*What you have to do:* Examine each line of the data. Copy those that contain the string "automatic".

*Material to process:*
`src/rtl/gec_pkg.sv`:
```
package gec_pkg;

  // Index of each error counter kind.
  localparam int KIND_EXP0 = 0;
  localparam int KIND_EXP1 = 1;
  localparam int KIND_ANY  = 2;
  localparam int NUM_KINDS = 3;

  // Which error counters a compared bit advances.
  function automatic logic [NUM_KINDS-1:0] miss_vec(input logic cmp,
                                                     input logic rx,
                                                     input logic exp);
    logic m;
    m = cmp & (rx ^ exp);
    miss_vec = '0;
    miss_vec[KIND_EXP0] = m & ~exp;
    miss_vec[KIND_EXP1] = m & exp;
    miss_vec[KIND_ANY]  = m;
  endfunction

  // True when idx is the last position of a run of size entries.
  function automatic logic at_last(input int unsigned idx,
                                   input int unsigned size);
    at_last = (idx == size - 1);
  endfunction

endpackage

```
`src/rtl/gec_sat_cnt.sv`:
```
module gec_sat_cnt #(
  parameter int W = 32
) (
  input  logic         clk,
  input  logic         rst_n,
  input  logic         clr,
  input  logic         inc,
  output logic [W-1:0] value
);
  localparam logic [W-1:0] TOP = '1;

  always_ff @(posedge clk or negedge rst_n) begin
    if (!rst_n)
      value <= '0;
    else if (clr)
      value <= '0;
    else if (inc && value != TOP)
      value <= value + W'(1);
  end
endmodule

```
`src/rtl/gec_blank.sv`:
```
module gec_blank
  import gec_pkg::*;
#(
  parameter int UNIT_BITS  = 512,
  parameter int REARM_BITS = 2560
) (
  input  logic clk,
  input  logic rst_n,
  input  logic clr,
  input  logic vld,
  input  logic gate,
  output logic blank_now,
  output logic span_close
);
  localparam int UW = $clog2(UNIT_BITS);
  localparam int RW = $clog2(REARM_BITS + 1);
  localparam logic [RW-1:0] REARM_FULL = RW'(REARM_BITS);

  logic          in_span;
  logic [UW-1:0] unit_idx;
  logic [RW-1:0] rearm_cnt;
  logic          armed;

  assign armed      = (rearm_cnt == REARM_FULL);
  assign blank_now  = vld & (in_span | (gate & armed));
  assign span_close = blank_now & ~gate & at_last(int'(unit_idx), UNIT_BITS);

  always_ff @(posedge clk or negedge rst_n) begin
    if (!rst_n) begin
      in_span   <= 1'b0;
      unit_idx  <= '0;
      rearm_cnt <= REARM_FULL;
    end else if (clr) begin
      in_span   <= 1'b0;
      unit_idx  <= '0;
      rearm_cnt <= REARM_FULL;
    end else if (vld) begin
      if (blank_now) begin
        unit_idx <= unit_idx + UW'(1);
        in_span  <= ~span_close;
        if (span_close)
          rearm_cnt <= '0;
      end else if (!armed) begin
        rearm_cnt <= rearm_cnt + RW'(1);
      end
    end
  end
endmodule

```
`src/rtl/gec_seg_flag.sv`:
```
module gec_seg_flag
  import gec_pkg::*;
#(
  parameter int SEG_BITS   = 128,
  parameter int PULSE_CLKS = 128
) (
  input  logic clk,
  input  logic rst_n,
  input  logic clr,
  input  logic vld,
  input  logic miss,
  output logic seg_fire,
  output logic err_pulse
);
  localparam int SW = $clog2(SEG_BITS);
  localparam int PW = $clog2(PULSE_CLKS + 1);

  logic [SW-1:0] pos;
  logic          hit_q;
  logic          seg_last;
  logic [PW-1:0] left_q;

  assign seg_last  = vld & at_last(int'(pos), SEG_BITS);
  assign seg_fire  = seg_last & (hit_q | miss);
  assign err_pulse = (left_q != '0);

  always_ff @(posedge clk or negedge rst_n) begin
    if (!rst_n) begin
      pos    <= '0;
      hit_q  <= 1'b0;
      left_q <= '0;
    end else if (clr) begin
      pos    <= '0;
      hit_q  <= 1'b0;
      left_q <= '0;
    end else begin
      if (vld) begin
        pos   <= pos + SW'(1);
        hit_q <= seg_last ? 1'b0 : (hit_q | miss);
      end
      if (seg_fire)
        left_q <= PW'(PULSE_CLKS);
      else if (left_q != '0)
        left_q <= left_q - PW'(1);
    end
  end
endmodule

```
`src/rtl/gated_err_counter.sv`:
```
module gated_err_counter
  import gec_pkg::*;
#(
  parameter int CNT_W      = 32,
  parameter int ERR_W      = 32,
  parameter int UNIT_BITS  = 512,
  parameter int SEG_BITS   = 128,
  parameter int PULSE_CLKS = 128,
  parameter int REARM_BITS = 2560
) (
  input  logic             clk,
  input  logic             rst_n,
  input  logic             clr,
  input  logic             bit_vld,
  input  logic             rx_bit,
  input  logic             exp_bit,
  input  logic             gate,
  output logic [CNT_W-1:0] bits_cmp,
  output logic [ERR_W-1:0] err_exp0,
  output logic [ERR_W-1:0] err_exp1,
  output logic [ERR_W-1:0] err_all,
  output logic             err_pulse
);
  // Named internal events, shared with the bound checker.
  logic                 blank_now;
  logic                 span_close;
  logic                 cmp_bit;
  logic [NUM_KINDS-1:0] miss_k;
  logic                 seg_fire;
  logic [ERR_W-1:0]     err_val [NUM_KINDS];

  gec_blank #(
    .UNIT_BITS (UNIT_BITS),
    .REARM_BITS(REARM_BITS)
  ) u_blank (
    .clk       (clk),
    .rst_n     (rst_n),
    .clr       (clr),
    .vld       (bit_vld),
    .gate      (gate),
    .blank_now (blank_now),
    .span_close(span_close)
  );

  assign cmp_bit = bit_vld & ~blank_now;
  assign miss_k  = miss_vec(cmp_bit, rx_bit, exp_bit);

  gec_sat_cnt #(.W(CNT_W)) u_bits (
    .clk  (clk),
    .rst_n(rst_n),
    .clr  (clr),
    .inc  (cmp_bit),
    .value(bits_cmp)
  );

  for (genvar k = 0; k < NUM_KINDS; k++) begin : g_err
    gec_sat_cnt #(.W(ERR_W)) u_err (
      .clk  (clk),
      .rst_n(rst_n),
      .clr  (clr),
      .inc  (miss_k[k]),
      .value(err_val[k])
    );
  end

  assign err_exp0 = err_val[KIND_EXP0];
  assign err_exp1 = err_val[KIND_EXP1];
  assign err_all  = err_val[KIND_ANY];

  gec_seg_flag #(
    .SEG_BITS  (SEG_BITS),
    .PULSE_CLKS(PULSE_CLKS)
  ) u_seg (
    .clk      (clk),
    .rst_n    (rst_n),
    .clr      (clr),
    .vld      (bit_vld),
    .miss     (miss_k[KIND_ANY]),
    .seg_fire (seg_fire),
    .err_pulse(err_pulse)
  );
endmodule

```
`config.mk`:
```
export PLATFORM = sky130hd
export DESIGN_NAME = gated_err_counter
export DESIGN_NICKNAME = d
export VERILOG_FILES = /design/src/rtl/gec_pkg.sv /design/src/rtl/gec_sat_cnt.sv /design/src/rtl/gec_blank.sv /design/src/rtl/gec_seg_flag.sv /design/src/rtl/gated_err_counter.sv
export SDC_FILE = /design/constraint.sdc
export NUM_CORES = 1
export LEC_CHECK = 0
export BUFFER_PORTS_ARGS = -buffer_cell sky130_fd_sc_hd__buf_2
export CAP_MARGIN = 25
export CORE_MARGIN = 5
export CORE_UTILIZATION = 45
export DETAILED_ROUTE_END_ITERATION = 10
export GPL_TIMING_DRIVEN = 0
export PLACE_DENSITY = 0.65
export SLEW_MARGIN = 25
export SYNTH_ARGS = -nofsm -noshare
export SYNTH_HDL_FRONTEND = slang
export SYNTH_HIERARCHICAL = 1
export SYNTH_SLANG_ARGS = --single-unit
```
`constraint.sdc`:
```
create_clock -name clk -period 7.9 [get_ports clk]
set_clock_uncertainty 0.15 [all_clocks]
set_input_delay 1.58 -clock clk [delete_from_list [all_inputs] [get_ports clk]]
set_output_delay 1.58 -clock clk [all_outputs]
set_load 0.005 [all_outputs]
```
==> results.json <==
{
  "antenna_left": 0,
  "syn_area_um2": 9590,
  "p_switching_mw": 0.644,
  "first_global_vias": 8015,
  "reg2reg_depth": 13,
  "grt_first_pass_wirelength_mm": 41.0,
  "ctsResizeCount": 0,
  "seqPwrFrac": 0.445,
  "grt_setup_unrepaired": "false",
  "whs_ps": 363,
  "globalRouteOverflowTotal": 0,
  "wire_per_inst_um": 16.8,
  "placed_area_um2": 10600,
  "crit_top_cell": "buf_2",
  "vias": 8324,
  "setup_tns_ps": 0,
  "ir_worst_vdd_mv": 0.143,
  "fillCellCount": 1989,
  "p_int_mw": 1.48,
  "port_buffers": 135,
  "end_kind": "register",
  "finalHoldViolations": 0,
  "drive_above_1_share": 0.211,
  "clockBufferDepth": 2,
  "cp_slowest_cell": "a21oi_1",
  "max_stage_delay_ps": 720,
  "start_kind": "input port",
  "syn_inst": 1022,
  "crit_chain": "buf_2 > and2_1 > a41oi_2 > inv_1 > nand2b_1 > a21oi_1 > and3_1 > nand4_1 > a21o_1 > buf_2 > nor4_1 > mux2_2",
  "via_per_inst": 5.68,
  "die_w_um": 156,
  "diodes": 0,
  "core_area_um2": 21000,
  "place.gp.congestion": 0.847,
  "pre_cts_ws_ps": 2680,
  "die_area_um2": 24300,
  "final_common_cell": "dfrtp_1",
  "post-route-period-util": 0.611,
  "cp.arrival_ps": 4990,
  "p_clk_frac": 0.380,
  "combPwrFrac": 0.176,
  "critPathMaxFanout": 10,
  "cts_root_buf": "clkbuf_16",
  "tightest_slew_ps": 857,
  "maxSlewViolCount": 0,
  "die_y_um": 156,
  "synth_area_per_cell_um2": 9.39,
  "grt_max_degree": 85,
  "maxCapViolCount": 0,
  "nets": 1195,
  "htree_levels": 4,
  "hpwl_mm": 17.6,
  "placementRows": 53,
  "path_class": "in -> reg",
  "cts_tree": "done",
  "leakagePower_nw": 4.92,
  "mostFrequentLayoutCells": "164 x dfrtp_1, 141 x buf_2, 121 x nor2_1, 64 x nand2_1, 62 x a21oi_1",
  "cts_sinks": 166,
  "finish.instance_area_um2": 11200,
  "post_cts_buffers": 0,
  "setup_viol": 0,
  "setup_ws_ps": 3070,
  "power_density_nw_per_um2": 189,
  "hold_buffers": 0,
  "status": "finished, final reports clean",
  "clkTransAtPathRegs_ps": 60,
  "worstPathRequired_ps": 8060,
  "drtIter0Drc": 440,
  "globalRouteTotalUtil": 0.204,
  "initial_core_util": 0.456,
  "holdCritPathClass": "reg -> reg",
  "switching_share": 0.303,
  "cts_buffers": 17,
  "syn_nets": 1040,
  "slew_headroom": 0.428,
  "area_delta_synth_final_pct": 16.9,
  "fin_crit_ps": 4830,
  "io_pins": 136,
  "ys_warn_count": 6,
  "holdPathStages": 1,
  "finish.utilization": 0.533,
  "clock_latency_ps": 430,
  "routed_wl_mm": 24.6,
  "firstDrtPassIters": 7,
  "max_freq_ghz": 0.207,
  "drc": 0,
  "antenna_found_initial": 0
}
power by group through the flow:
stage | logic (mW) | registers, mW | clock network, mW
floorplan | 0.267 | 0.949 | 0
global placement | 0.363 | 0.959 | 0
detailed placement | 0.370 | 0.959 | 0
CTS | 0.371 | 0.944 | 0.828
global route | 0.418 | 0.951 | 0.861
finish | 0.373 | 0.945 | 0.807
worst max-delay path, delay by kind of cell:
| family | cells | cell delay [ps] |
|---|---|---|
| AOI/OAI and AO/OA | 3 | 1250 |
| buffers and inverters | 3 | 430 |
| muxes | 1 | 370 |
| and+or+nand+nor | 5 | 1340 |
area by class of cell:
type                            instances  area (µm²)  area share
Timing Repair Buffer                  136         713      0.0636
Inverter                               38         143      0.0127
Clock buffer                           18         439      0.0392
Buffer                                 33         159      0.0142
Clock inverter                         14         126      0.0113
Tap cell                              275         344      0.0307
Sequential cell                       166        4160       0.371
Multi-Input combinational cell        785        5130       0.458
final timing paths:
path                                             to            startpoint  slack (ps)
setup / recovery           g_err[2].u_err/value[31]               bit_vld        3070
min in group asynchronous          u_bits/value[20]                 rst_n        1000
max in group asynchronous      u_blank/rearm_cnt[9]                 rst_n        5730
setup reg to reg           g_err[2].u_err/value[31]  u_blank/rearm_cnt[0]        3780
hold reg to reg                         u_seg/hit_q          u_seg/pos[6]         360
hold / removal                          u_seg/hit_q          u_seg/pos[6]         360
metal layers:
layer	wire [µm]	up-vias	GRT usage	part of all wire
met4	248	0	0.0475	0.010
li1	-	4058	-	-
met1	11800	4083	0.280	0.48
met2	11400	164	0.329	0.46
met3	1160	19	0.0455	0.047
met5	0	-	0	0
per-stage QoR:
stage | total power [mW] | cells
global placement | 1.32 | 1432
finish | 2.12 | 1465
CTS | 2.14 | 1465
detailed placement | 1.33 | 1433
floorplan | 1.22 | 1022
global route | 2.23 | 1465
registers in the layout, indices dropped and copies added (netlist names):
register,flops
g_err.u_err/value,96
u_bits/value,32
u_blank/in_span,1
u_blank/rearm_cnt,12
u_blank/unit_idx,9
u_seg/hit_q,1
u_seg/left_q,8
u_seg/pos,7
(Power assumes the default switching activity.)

*Response box:*
  function automatic logic [NUM_KINDS-1:0] miss_vec(input logic cmp,
  function automatic logic at_last(input int unsigned idx,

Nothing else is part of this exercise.